▶ **WORK TO COMPLETE**:
Reproduce word for word, from the entries below, the line with "### oak -> pine", the line with "- Relative to pine, birch", and every line between them, and nothing more.

[Records from a collection]

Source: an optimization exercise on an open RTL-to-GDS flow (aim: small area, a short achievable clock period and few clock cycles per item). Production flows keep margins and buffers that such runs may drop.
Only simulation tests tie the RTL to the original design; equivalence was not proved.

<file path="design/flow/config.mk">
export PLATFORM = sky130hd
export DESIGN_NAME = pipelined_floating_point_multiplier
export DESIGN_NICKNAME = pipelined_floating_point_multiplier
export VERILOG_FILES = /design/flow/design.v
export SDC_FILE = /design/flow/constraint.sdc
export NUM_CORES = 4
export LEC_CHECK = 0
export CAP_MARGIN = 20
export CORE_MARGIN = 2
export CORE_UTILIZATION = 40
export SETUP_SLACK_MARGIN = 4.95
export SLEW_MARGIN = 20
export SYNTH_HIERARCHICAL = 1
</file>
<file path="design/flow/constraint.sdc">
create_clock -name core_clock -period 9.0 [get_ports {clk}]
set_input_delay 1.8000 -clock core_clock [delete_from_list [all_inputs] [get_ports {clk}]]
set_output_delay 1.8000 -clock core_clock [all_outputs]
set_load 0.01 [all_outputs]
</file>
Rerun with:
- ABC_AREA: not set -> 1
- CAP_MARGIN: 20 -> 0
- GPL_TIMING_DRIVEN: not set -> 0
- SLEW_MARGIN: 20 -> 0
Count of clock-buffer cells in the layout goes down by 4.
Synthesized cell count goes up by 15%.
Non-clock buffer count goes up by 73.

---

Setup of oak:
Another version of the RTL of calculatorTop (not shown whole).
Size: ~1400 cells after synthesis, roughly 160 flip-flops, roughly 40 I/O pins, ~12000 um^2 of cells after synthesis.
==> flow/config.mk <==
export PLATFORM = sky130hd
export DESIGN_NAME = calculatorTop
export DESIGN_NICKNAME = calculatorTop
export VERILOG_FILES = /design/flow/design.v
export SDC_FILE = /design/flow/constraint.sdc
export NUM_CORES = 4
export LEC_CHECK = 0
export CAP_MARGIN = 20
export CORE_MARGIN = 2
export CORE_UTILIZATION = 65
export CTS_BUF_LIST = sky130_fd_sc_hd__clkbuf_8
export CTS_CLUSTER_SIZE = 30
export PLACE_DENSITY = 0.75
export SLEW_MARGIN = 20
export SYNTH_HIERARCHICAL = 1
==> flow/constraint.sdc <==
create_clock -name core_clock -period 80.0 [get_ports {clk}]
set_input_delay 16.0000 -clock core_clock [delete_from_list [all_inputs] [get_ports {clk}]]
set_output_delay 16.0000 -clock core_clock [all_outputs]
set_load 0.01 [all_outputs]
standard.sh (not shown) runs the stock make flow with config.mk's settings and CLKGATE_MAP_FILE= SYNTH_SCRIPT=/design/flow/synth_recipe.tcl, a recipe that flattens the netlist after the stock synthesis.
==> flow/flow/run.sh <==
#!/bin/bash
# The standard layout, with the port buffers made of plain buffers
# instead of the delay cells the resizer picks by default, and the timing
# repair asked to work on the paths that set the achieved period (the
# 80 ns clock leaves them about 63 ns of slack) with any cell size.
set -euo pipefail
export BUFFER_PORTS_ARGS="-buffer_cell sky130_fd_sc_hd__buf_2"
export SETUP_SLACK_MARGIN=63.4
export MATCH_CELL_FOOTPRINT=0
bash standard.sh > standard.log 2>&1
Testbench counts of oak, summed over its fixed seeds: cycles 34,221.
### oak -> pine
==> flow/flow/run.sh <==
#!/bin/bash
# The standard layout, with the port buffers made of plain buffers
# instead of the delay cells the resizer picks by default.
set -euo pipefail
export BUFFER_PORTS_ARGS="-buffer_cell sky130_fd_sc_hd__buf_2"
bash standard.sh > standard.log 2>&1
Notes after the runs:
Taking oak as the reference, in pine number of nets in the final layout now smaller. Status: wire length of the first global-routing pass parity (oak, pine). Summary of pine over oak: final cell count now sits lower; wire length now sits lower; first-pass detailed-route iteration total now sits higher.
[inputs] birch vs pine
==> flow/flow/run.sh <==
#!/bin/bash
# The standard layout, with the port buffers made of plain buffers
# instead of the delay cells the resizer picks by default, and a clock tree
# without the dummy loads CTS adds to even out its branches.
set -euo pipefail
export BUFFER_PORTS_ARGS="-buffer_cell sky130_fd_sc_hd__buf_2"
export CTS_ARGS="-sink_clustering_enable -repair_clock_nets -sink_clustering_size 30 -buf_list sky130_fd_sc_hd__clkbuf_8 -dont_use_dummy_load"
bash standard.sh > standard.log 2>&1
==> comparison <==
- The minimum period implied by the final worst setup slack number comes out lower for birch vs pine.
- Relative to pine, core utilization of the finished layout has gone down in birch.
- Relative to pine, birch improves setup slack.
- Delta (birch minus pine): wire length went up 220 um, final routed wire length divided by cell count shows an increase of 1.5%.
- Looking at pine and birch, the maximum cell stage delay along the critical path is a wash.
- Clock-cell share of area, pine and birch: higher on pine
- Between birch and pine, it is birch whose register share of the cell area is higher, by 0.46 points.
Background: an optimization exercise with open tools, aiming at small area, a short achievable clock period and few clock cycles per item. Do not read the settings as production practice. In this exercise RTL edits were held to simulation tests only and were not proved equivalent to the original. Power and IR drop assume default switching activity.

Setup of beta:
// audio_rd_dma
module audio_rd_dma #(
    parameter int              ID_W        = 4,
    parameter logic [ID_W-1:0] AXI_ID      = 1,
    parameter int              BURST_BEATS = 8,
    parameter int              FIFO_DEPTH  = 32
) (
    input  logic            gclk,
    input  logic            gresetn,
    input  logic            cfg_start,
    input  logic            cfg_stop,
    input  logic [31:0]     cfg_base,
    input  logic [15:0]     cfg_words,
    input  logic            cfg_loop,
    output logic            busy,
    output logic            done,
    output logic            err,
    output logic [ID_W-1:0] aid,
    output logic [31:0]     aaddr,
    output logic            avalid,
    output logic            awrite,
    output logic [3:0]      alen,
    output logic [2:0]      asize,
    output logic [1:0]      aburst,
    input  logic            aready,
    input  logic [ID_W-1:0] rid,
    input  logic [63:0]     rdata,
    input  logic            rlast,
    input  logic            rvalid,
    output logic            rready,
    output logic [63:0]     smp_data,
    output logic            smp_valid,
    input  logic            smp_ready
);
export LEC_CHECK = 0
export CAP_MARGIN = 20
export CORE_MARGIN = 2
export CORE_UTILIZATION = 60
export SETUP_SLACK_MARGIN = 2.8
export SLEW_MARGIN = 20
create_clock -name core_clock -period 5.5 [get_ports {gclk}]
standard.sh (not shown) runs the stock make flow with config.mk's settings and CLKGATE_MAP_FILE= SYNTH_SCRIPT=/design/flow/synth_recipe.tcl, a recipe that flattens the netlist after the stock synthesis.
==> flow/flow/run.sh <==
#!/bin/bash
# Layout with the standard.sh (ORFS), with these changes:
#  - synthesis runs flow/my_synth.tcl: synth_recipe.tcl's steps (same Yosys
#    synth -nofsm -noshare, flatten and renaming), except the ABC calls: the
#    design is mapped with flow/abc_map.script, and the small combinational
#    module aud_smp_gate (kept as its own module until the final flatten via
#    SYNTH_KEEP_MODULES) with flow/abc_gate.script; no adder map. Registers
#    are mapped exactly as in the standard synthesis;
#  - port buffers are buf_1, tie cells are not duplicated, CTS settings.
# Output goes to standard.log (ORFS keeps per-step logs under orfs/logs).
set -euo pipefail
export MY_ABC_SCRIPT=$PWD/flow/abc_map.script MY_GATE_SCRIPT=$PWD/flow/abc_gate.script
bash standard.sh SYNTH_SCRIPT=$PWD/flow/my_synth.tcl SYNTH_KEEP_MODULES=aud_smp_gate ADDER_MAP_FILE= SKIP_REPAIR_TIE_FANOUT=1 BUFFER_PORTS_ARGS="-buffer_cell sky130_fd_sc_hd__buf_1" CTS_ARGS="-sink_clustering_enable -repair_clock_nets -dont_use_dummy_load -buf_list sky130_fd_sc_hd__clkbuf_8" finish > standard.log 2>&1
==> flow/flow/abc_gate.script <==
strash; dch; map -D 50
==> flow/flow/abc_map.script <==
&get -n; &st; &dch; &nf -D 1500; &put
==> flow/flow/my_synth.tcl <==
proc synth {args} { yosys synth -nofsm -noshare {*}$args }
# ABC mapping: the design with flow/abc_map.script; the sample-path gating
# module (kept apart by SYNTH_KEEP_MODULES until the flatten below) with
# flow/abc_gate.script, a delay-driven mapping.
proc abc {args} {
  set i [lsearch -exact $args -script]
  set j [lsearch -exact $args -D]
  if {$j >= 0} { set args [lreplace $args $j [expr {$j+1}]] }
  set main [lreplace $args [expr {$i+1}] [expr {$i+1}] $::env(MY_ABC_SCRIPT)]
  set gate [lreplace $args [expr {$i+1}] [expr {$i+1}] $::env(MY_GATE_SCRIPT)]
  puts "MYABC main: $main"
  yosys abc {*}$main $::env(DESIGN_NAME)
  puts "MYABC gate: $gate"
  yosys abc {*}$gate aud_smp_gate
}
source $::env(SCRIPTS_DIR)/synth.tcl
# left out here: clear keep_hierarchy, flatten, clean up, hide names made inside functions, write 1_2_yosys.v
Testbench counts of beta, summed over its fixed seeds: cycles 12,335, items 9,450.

▶ **ANSWER SECTION**:
### oak -> pine
==> flow/flow/run.sh <==
#!/bin/bash
# The standard layout, with the port buffers made of plain buffers
# instead of the delay cells the resizer picks by default.
set -euo pipefail
export BUFFER_PORTS_ARGS="-buffer_cell sky130_fd_sc_hd__buf_2"
bash standard.sh > standard.log 2>&1
Notes after the runs:
Taking oak as the reference, in pine number of nets in the final layout now smaller. Status: wire length of the first global-routing pass parity (oak, pine). Summary of pine over oak: final cell count now sits lower; wire length now sits lower; first-pass detailed-route iteration total now sits higher.
[inputs] birch vs pine
==> flow/flow/run.sh <==
#!/bin/bash
# The standard layout, with the port buffers made of plain buffers
# instead of the delay cells the resizer picks by default, and a clock tree
# without the dummy loads CTS adds to even out its branches.
set -euo pipefail
export BUFFER_PORTS_ARGS="-buffer_cell sky130_fd_sc_hd__buf_2"
export CTS_ARGS="-sink_clustering_enable -repair_clock_nets -sink_clustering_size 30 -buf_list sky130_fd_sc_hd__clkbuf_8 -dont_use_dummy_load"
bash standard.sh > standard.log 2>&1
==> comparison <==
- The minimum period implied by the final worst setup slack number comes out lower for birch vs pine.
- Relative to pine, core utilization of the finished layout has gone down in birch.
- Relative to pine, birch improves setup slack.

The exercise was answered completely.